Ma era Cielo Blu quello a cui Tanner aveva pensato più di ogni altro. Quell’accento mutevole. Quella voce che sembrava più giovane delle altre. Il senso dell’umorismo che nemmeno una gracchiante connessione radiofonica riusciva a nascondere del tutto.
L’uomo aveva notato il suo sguardo e aveva chiuso la bocca. Lo stava fissando con attenzione mentre Tanner si avvicinava.

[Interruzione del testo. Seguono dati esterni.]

$ cat src/rtl/bpm_deswap_avg_pkg.sv
// bpm_deswap_avg_pkg: shared BPM types and default widths for the swap and deswap stages.
package bpm_deswap_avg_pkg;
  localparam int ADC_WIDTH_DEF = 16;
  localparam int ACC_WIDTH_DEF = 32;
  localparam int SHIFT_W = 5;
  typedef enum logic {SW_DIRECT = 1'b0, SW_CROSSED = 1'b1} swap_e;
  typedef enum logic [1:0] {ST_IDLE, ST_SYNC, ST_ACC} avg_state_e;
endpackage

$ cat src/rtl/bpm_deswap_acc.sv
// bpm_deswap_acc: single-channel signed accumulator with clear, load and add controls.
module bpm_deswap_acc
  import bpm_deswap_avg_pkg::*;
#(
  parameter int ADC_WIDTH = ADC_WIDTH_DEF,
  parameter int ACC_WIDTH = ACC_WIDTH_DEF
) (
  input  logic                 clk_sys_i,
  input  logic                 rst_n_i,
  input  logic                 clr_i,
  input  logic                 ld_i,
  input  logic                 add_i,
  input  logic [ADC_WIDTH-1:0] din_i,
  output logic [ACC_WIDTH-1:0] sum_o
);
  logic [ACC_WIDTH-1:0] sum_d, sum_q, ext;
  always_comb begin
    ext   = {{(ACC_WIDTH-ADC_WIDTH){din_i[ADC_WIDTH-1]}}, din_i};
    sum_d = clr_i ? '0 : ld_i ? ext : add_i ? sum_q + ext : sum_q;
  end
  always_ff @(posedge clk_sys_i or negedge rst_n_i)
    if (!rst_n_i) sum_q <= '0;
    else sum_q <= sum_d;
  assign sum_o = sum_q;
endmodule

$ cat src/rtl/bpm_deswap_avg.sv
// bpm_deswap_avg: undoes the ADC channel swap and averages each channel over whole swap periods.
module bpm_deswap_avg
  import bpm_deswap_avg_pkg::*;
#(
  parameter int ADC_WIDTH = ADC_WIDTH_DEF,
  parameter int ACC_WIDTH = ACC_WIDTH_DEF
) (
  input  logic                 clk_sys_i,
  input  logic                 rst_n_i,
  input  logic [ADC_WIDTH-1:0] cha_i,
  input  logic [ADC_WIDTH-1:0] chb_i,
  input  logic [ADC_WIDTH-1:0] chc_i,
  input  logic [ADC_WIDTH-1:0] chd_i,
  input  logic                 valid_i,
  input  logic                 swap_i,
  input  logic                 en_i,
  input  logic [SHIFT_W-1:0]   shift_i,
  output logic [ADC_WIDTH-1:0] cha_o,
  output logic [ADC_WIDTH-1:0] chb_o,
  output logic [ADC_WIDTH-1:0] chc_o,
  output logic [ADC_WIDTH-1:0] chd_o,
  output logic                 valid_o,
  output logic [ADC_WIDTH-1:0] avg_a_o,
  output logic [ADC_WIDTH-1:0] avg_b_o,
  output logic [ADC_WIDTH-1:0] avg_c_o,
  output logic [ADC_WIDTH-1:0] avg_d_o,
  output logic                 avg_valid_o,
  output logic                 period_err_o
);
  localparam int SH_MAX = ACC_WIDTH - ADC_WIDTH;
  localparam int CNT_W = SH_MAX + 1;
  localparam logic [SHIFT_W-1:0] SH_CAP = (SH_MAX > 31) ? 5'd31 : SHIFT_W'(SH_MAX);
  avg_state_e state_q, state_d;
  logic [ADC_WIDTH-1:0] ds [4];
  logic [ADC_WIDTH-1:0] dout_q [4], dout_d [4], avg_q [4], avg_d [4];
  logic [ACC_WIDTH-1:0] sum [4];
  logic [CNT_W-1:0] cnt_q, cnt_d, target;
  logic [SHIFT_W-1:0] sh_q, sh_d, sh_new;
  logic valid_q, prev_q, prev_d, en_q, err_q, err_d, avg_valid_q;
  logic start, clr, ld, add, close_ok, close_bad, upd;
  assign ds[0] = (swap_i == SW_CROSSED) ? chc_i : cha_i;
  assign ds[1] = (swap_i == SW_CROSSED) ? chd_i : chb_i;
  assign ds[2] = (swap_i == SW_CROSSED) ? cha_i : chc_i;
  assign ds[3] = (swap_i == SW_CROSSED) ? chb_i : chd_i;
  // A period opens on the first valid direct sample after a crossed one.
  assign start  = valid_i && swap_i == SW_DIRECT && prev_q == SW_CROSSED;
  assign prev_d = valid_i ? swap_i : prev_q;
  assign sh_new = (shift_i > SH_CAP) ? SH_CAP : shift_i;
  assign target = CNT_W'(1) << sh_q;
  always_comb begin
    state_d   = state_q;
    clr       = 1'b0;
    ld        = 1'b0;
    add       = 1'b0;
    close_ok  = 1'b0;
    close_bad = 1'b0;
    cnt_d     = cnt_q;
    sh_d      = sh_q;
    unique case (state_q)
      ST_IDLE: begin
        clr   = 1'b1;
        cnt_d = '0;
        if (en_i) state_d = ST_SYNC;
      end
      ST_SYNC: if (start) begin
        state_d = ST_ACC;
        ld      = 1'b1;
        cnt_d   = CNT_W'(1);
        sh_d    = sh_new;
      end
      ST_ACC: if (start) begin
        ld        = 1'b1;
        cnt_d     = CNT_W'(1);
        sh_d      = sh_new;
        close_ok  = cnt_q == target;
        close_bad = cnt_q != target;
      end else if (valid_i) begin
        add   = 1'b1;
        cnt_d = (cnt_q == '1) ? cnt_q : cnt_q + CNT_W'(1);
      end
      default: state_d = ST_IDLE;
    endcase
    if (!en_i) begin
      state_d   = ST_IDLE;
      clr       = 1'b1;
      ld        = 1'b0;
      add       = 1'b0;
      close_ok  = 1'b0;
      close_bad = 1'b0;
      cnt_d     = '0;
    end
  end
  // Once a window mismatch is flagged, averages stay frozen until en_i is re-armed.
  assign upd   = close_ok && !err_q;
  assign err_d = (en_i && !en_q) ? 1'b0 : err_q | close_bad;
  always_comb
    for (int i = 0; i < 4; i++) begin
      dout_d[i] = valid_i ? ds[i] : dout_q[i];
      avg_d[i]  = upd ? ADC_WIDTH'($signed(sum[i]) >>> sh_q) : avg_q[i];
    end
  for (genvar i = 0; i < 4; i++) begin : g_acc
    bpm_deswap_acc #(.ADC_WIDTH(ADC_WIDTH), .ACC_WIDTH(ACC_WIDTH)) u_acc (
      .clk_sys_i(clk_sys_i),
      .rst_n_i  (rst_n_i),
      .clr_i    (clr),
      .ld_i     (ld),
      .add_i    (add),
      .din_i    (ds[i]),
      .sum_o    (sum[i])
    );
  end
  always_ff @(posedge clk_sys_i or negedge rst_n_i)
    if (!rst_n_i) begin
      state_q     <= ST_IDLE;
      cnt_q       <= '0;
      sh_q        <= '0;
      valid_q     <= 1'b0;
      prev_q      <= 1'b0;
      en_q        <= 1'b0;
      err_q       <= 1'b0;
      avg_valid_q <= 1'b0;
      for (int i = 0; i < 4; i++) begin
        dout_q[i] <= '0;
        avg_q[i]  <= '0;
      end
    end else begin
      state_q     <= state_d;
      cnt_q       <= cnt_d;
      sh_q        <= sh_d;
      valid_q     <= valid_i;
      prev_q      <= prev_d;
      en_q        <= en_i;
      err_q       <= err_d;
      avg_valid_q <= upd;
      dout_q      <= dout_d;
      avg_q       <= avg_d;
    end
  assign cha_o        = dout_q[0];
  assign chb_o        = dout_q[1];
  assign chc_o        = dout_q[2];
  assign chd_o        = dout_q[3];
  assign valid_o      = valid_q;
  assign avg_a_o      = avg_q[0];
  assign avg_b_o      = avg_q[1];
  assign avg_c_o      = avg_q[2];
  assign avg_d_o      = avg_q[3];
  assign avg_valid_o  = avg_valid_q;
  assign period_err_o = err_q;
endmodule

$ cat config.mk
export PLATFORM = sky130hd
export DESIGN_NAME = bpm_deswap_avg
export DESIGN_NICKNAME = d
export VERILOG_FILES = /design/src/rtl/bpm_deswap_avg_pkg.sv /design/src/rtl/bpm_deswap_acc.sv /design/src/rtl/bpm_deswap_avg.sv
export SDC_FILE = /design/constraint.sdc
export NUM_CORES = 1
export LEC_CHECK = 0
export BUFFER_PORTS_ARGS = -buffer_cell sky130_fd_sc_hd__buf_4
export CORE_MARGIN = 4
export CORE_UTILIZATION = 64
export CTS_CLUSTER_SIZE = 16
export DETAILED_ROUTE_END_ITERATION = 12
export HOLD_SLACK_MARGIN = 0.05
export PLACE_DENSITY = 0.92
export SETUP_SLACK_MARGIN = 0.15
export SLEW_MARGIN = 5
export SYNTH_ARGS = -nofsm -noshare
export SYNTH_HDL_FRONTEND = slang
export SYNTH_SLANG_ARGS = --single-unit
$ cat constraint.sdc
create_clock -name clk_sys_i -period 5.4 [get_ports clk_sys_i]
set_clock_uncertainty 0.1 [all_clocks]
set_input_delay 0.27 -clock clk_sys_i [delete_from_list [all_inputs] [get_ports clk_sys_i]]
set_output_delay 0.27 -clock clk_sys_i [all_outputs]
set_load 0.02 [all_outputs]
==> results of run 1 <==
## worst reg2reg max path, delay by kind of cell, from the launching register on
family / cells / cell delay, ps
AOI/OAI and AO/OA: 3 / 340
buffers and inverters: 2 / 710
DFF: 1 / 740
muxes: 1 / 320
and+or+nand+nor: 4 / 2050
## cells by family after synthesis
group                    after synthesis
buffers and inverters                238
multiplexers                         430
flip-flops                           285
AO/OA/AOI/OAI                        776
adder cells (fa/ha/maj)              134
XOR/XNOR                             112
AND/OR/NAND/NOR                      735
## report_power, final
part / leakage, nW / switching (mW) / internal (mW) / total [mW]
Sequential: 3.80 / 0.205 / 2.23 / 2.43
Combinational: 9.04 / 1.67 / 1.16 / 2.83
Clock: 0.621 / 0.975 / 1.68 / 2.66
## per-layer routing
layer / vias up / track usage, %
met5: - / 0
met1: 10890 / 45.77
met2: 1318 / 59.72
li1: 10170 / -
met4: 2 / 21.07
met3: 324 / 6.546
## cells in the final DEF (no fill, tap or decap), drive strengths merged, types with 74 or more instances in the layout
cell type / synthesis / final
ha: 130 / 130
dfrtp: 285 / 285
a21oi: 243 / 243
a21o: 81 / 81
buf: 54 / 247
o21ai: 276 / 276
nand2: 359 / 359
xnor2: 74 / 74
mux2i: 140 / 140
nor2: 211 / 211
mux2: 203 / 203
mux4: 87 / 87
## path summary, 6_finish.rpt
kind                             from                  endpoint  slack, ps
setup / recovery              sh_q[1]                avg_b_o[3]       1000
hold / removal               chc_i[7]                  chc_o[7]         60
setup reg to reg              sh_q[1]                avg_b_o[3]       1000
hold reg to reg            avg_d_o[5]                avg_d_o[5]        410
max in group asynchronous     rst_n_i  g_acc[0].u_acc.sum_o[22]       3590
min in group asynchronous     rst_n_i  g_acc[3].u_acc.sum_o[26]        180
## cell type report
type	instances	area (um^2)
repair buffers	273	2172
clock buffers	49	1001
clock inverters	14	280.3
flip-flops and latches	285	7148
inverters	73	276.5
fillers	2493	9343
well taps	504	630.6
multi-input cells	2187	16110
## state kept, by name, summed over array words and instances, names as in the netlist
name and flops:
chb_o 16, g_acc.u_acc.sum_o 128, prev_q 1, cnt_q 17, chc_o 16, avg_c_o 16, valid_o 1, avg_valid_o 1
en_q 1, cha_o 16, avg_b_o 16, avg_d_o 16, chd_o 16, sh_q 5, state_q 2, period_err_o 1
avg_a_o 16
## through the flow
stage,hold slack (ps),utilization [%]
floorplan,-125.6,-
global placement,190.4,70.54
detailed placement,198.2,70.54
CTS,53.38,74.71
global route,56.18,74.72
finish,59.93,74.72
## what timing repair did
item                                    CTS  global route
endpoints found under the hold margin   102             0
endpoints found under the setup margin    0             0
hold buffers                             26             0
==> impl_metrics.toml, run 1 <==
[routing]
wl_met3_um = 7054
dr.pass1.iters = 6
met2_length_um = 35930
via_count = 22700
postRouteAntennaNets = 0
avgViaCountPerCell = 6.707
drt_wl_total_um = 76430
avgRoutedWirePerCell_um = 22.58
top_layer_used = "met5"
wl_met1_um = 28410
drtIter0Drc = 2322
drc_errors = 0

[timing]
rsz0062_at_grt = "no"
worst_pin_slew_ps = 1236
fmax_mhz = 227.4
hold_violations = 0
final.period_utilization_pct = 81.45
period_minus_slack_ps = 4398
setup_viol = 0
setup_ws_ps = 1002
fin_tns_setup_ps = 0
slew_headroom_pct = 17.59
finalMaxSlewViolations = 0

[logic_synthesis]
synth.top_cell.area_share_pct = 29.51
yosysWarnings = 0
yosys.area_share.simple_pct = 12.95
synth_edf_count = 0
netlist_area_mm2 = 0.02417
async_reset_ff_share_pct = 100.0
muxShareOfSynthArea_pct = 23.37
synth_top_area_cell = "dfrtp_1"
synth_top_family_by_area = "multiplexers"
synthCells = 2710
synth_xor_area_share_pct = 4.059
yosysMostFrequentCell = "nand2_1"
yosys-top-cells-count = "nand2_1, dfrtp_1, o21ai_0, a21oi_1, nor2_1"
synth_nets = 2918
synthDistinctLibCells = 80
synth-compound-area-share_pct = 19.14
synthTopCellsByArea = "dfrtp_1, mux2_2, mux4_2"
ys_seq_area_share_pct = 29.51
synth_flop_cell = "dfrtp_1"
synth_seq_cells = 285
synth_area_per_cell_um2 = 8.918
synth_fa_ha_area_share_pct = 7.062

[clock_tree]
cts-root-buf = "clkbuf_16"
cts_setup_buffers = 0
clk_latency_ps = 550
htreeDepth = 2
cts_resized = 0
cts_made_buffers = 36
cts.sinks = 285
clockBufferDepth = 3
cts_tree = "done"
clk_pin_slew_ps = 60

[job]
drv_cap = 0

[die]
die_h_um = 202.3
core_area_mm2 = 0.03696
die_w_um = 202.3
fp-row-count = 70
floorplan.die_area_mm2 = 0.04093
initial_utilization_pct = 65.39
io-pin-count = 205

[global_route]
grt_max_degree = 136
grt_pass1_vias = 22540
gr-total-overflow = 0
grt_pass1_wl_um = 121600
grt.total_usage_pct = 36.51
antenna_found_initial = 2

[final_layout]
fin_area_mm2 = 0.02762
area_delta_synth_final_pct = 14.28
drive_gt1_share_pct = 21.62
fin_nets = 3064
fin_cells = 3385
antennaDiodeCount = 0

[critical_path]
r2r_cells = 10
cp_common_cell = "o21ai_0"
critical-path-top-delay-family = "simple AND/OR/NAND/NOR gates"
arrival_ps = 4720
critPathKind = "flip-flop to flip-flop"
worst-path-stages = 10
worstPathCellList = "inv_1 > nand2_1 > nor2_2 > o21ai_0 > o21ai_0 > a22oi_1 > nor4_1 > nand2_2 > buf_4 > mux2_2"
cp_max_fo = 54
cp_slowest_stage_delay_ps = 740
crit_path_start_kind = "flip-flop"
slowest_stage = "dfrtp_4"
end_kind = "flip-flop"
crit_buf_inv = 2
cp_data_required_time_ps = 5720

[power]
peakVddDrop_mv = 0.2099
p_leak_nw = 13.45
p_total_mw = 7.914
powerDensity_mw_per_mm2 = 286.5

[place]
post_dp_cell_area_mm2 = 0.02607
port_buffers = 204
dp_hpwl_um = 54130
place_inst = 3296
gp_congestion = 0.9998
dp_slack_ps = 787.1

[worst_hold_path]
hold_depth = 3
hp-class = "input port to flip-flop"

[status]
status = "finished, final reports clean"
No activity file was read; power rests on OpenSTA's default activity.
==> inputs of run 2 (changes only) <==
--- a/config.mk
+++ b/config.mk
@@ -5,13 +5,14 @@
 export SDC_FILE = /design/constraint.sdc
 export NUM_CORES = 1
 export LEC_CHECK = 0
+export ABC_AREA = 1
 export BUFFER_PORTS_ARGS = -buffer_cell sky130_fd_sc_hd__buf_4
 export CORE_MARGIN = 4
-export CORE_UTILIZATION = 64
+export CORE_UTILIZATION = 57
 export CTS_CLUSTER_SIZE = 16
 export DETAILED_ROUTE_END_ITERATION = 12
 export HOLD_SLACK_MARGIN = 0.05
-export PLACE_DENSITY = 0.92
+export PLACE_DENSITY = 0.86
 export SETUP_SLACK_MARGIN = 0.15
 export SLEW_MARGIN = 5
 export SYNTH_ARGS = -nofsm -noshare
==> constraint.sdc (replaced) <==
create_clock -name clk_sys_i -period 3.55 [get_ports clk_sys_i]
set_clock_uncertainty 0.1 [all_clocks]
set_input_delay 0.1775 -clock clk_sys_i [delete_from_list [all_inputs] [get_ports clk_sys_i]]
set_output_delay 0.1775 -clock clk_sys_i [all_outputs]
set_load 0.02 [all_outputs]
==> run 2 against run 1 <==
  * Combinational power rose to 6.6 times the previous value
  * Die area up 25%
  * Power grew to 3.6 times the previous value
  * Synthesized area up 12%
  * Critical endpoint is now g_acc[1].u_acc.sum_o[31]
  * First-iteration DRC count is 88% higher
  * Via count rose by 39%
  * Utilization down 8.1 points
  * Global-route usage up 1.5 points
==> impl_metrics.toml, run 2 <==
[logic_synthesis]
async_reset_ff_share_pct = 100.0
ys_seq_area_share_pct = 26.25
synth_area_per_cell_um2 = 5.835
synth_flop_cell = "dfrtp_1"
yosys-top-cells-count = "nand2_1, inv_1, o21ai_0, nand3_1, dfrtp_1"
netlist_area_mm2 = 0.02717
synth.top_cell.area_share_pct = 26.25
yosysWarnings = 0
synthDistinctLibCells = 40
synth_nets = 4864
synthTopCellsByArea = "dfrtp_1, nand2_1, inv_1"
synth_edf_count = 0
synth_seq_cells = 285
synth_top_area_cell = "dfrtp_1"
synthCells = 4656
yosysMostFrequentCell = "nand2_1"

[timing]
fin_tns_setup_ps = 0
setup_ws_ps = 539.7
rsz0062_at_grt = "no"
final.period_utilization_pct = 84.80
hold_violations = 0
worst_pin_slew_ps = 1096
finalMaxSlewViolations = 0
period_minus_slack_ps = 3010
fmax_mhz = 332.2
setup_viol = 0
slew_headroom_pct = 26.19

[power]
p_leak_nw = 17.57
powerDensity_mw_per_mm2 = 913.6
peakVddDrop_mv = 0.5420

[global_route]
gr-total-overflow = 0
grt_max_degree = 136
grt_pass1_vias = 28490
grt_pass1_wl_um = 155800
antenna_found_initial = 2
grt.total_usage_pct = 38.00

[place]
place_inst = 5344
port_buffers = 204
post_dp_cell_area_mm2 = 0.02935
dp_hpwl_um = 73890
gp_congestion = 1.059
dp_slack_ps = 218.3

[critical_path]
cp_max_fo = 16
crit_path_start_kind = "input port"
r2r_start = "state_q[1]"
r2r_cells = 11
cp_data_required_time_ps = 3900
rr_endpoint = "g_acc[1].u_acc.sum_o[5]"
critPathKind = "input port to flip-flop"
r2r_slack_ps = 590
end_kind = "flip-flop"
arrival_ps = 3360

[routing]
dr.pass1.iters = 6
drc_errors = 0
via_count = 31580
postRouteAntennaNets = 0
avgRoutedWirePerCell_um = 18.16
drtIter0Drc = 4370
avgViaCountPerCell = 5.782
drt_wl_total_um = 99180

[final_layout]
multi_input_area_mm2 = 0.01713
regArea_mm2 = 0.007143
final_util_pct = 66.62
layout_common_cells = "nand2_1, inv_1, o21ai_0"
fin_area_mm2 = 0.03121
fin_nets = 5034
layout_commonest_cell = "nand2_1"
fin_cells = 5462
drive_gt1_share_pct = 9.126
fillers = 4293
area_delta_synth_final_pct = 14.87
largest_reg_flops = 128

[die]
floorplan.die_area_mm2 = 0.05122
core_area_mm2 = 0.04685
fp-row-count = 79
io-pin-count = 205
initial_utilization_pct = 57.99
die_w_um = 226.3
die_h_um = 226.3

[status]
status = "finished, final reports clean"

[worst_hold_path]
hp-class = "input port to async pin"

[clock_tree]
cts_made_buffers = 37
cts_tree = "done"
cts_resized = 0
clockBufferDepth = 3
clk_latency_ps = 570
cts.sinks = 285
clk_pin_slew_ps = 60
cts-root-buf = "clkbuf_16"
htreeDepth = 2

[job]
drv_cap = 0
[run 2: cell types whose count changed in the layout (fill, tap and decap cells not counted), moves of 72 or more]
cell     previous run  this run
mux4_2             87         0
or2_2               6        78
a21o_1             80         3
nand3_1            23       400
nand2_1           358      1870
mux2i_1           140        10
mux2_2            202         0
xnor2_1            74         2
o21ai_0           272       403
inv_1              71       544
[run 2: worst max-delay path by stage]
stage                          from                  endpoint  slack [ps]
final                     chd_i[15]  g_acc[1].u_acc.sum_o[31]         540
after floorplan              swap_i  g_acc[0].u_acc.sum_o[26]         350
after global placement       swap_i  g_acc[0].u_acc.sum_o[30]         250
after detailed placement     swap_i  g_acc[2].u_acc.sum_o[14]         220
after CTS                   sh_q[0]                avg_a_o[1]         620
after global routing         swap_i  g_acc[2].u_acc.sum_o[18]         340
[run 2: cell families (layout without fill, tap and decap cells)]
kind of cell	after synthesis	count (layout)	share of synthesized area, %
simple gates	2699	2699	40.67
other cells	0	1	0
flops	285	285	26.25
compound gates	723	723	13.96
buf+inv	752	950	10.76
xor+xnor	53	53	1.709
mux	10	10	0.3684
fa+ha+maj	134	134	6.281
[run 2: per-layer routing]
layer	vias to the layer above	share of wire, %	global-route usage (%)
met5	-	0	0
met4	0	5.0	16.56
met3	272	11	8.105
met2	1800	41	56.10
met1	14360	42	53.94
li1	15150	-	-
[run 2: repair_timing]
item | in CTS | in global routing
hold buffers | 50 | 0
endpoints found under the hold margin | 134 | 0
buffers inserted | 0 | 0
[run 2: report_power, final]
part | leakage (nW) | switching [mW] | internal (mW) | total (mW)
Sequential | 3.70 | 1.21 | 4.26 | 5.47
Clock | 0.666 | 1.62 | 2.64 | 4.26
Combinational | 13.2 | 12.9 | 5.90 | 18.8
Total | 17.6 | 15.7 | 12.8 | 28.5
[run 2: final cells by class]
cell class / instances / share of cell area (%)
diodes: 1 / 0.008018
clock buffers: 47 / 3.416
clock inverters: 20 / 0.9421
inverters: 557 / 6.711
multi-input cells: 3619 / 54.90
flip-flops and latches: 285 / 22.89
well taps: 607 / 2.433
repair buffers: 326 / 8.707
[run 2: critical path, cell delays in order]
cell and delay (ps):
dlygate4sd3_1 570, buf_4 160, or2_2 280, o21ai_0 110
inv_1 350, ha_1 520, nand2_1 130, nor2_1 240
nand2_1 120, nor4_1 170, nand2_1 160, nand3_1 100
nand3_1 80, nand2_1 100, nand2_1 70
[run 2: stage by stage]
stage	power, mW	hold WS [ps]
after floorplan	18.03	-218.1
after global placement	23.27	86.21
after global routing	30.84	79.89
final	28.51	59.95
after detailed placement	23.44	85.45
after CTS	27.87	74.67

Era tanto giovane quanto Tanner aveva immaginato. Forse sui venticinque anni, non di più. Era attraente, sul metro e settanta, con un viso gradevole e i capelli castani schiariti dal sole. Erano tagliati corti sulla nuca e le tempie, ma più lunghi sulla testa, un taglio da civile, piuttosto che da militare. I suoi occhi erano dello stesso colore del Pacifico all’alba.
«Mi dispiace interrompere,» disse Tanner allungando una mano, «sono il capitano John Tanner. E lei è Cielo Blu.»
Il giovane esitò prima di stringergli la mano.
«Vorrei davvero offrirle una birra,» disse Tanner.
L’uomo sorrise. «Sì, mi farebbe piacere.»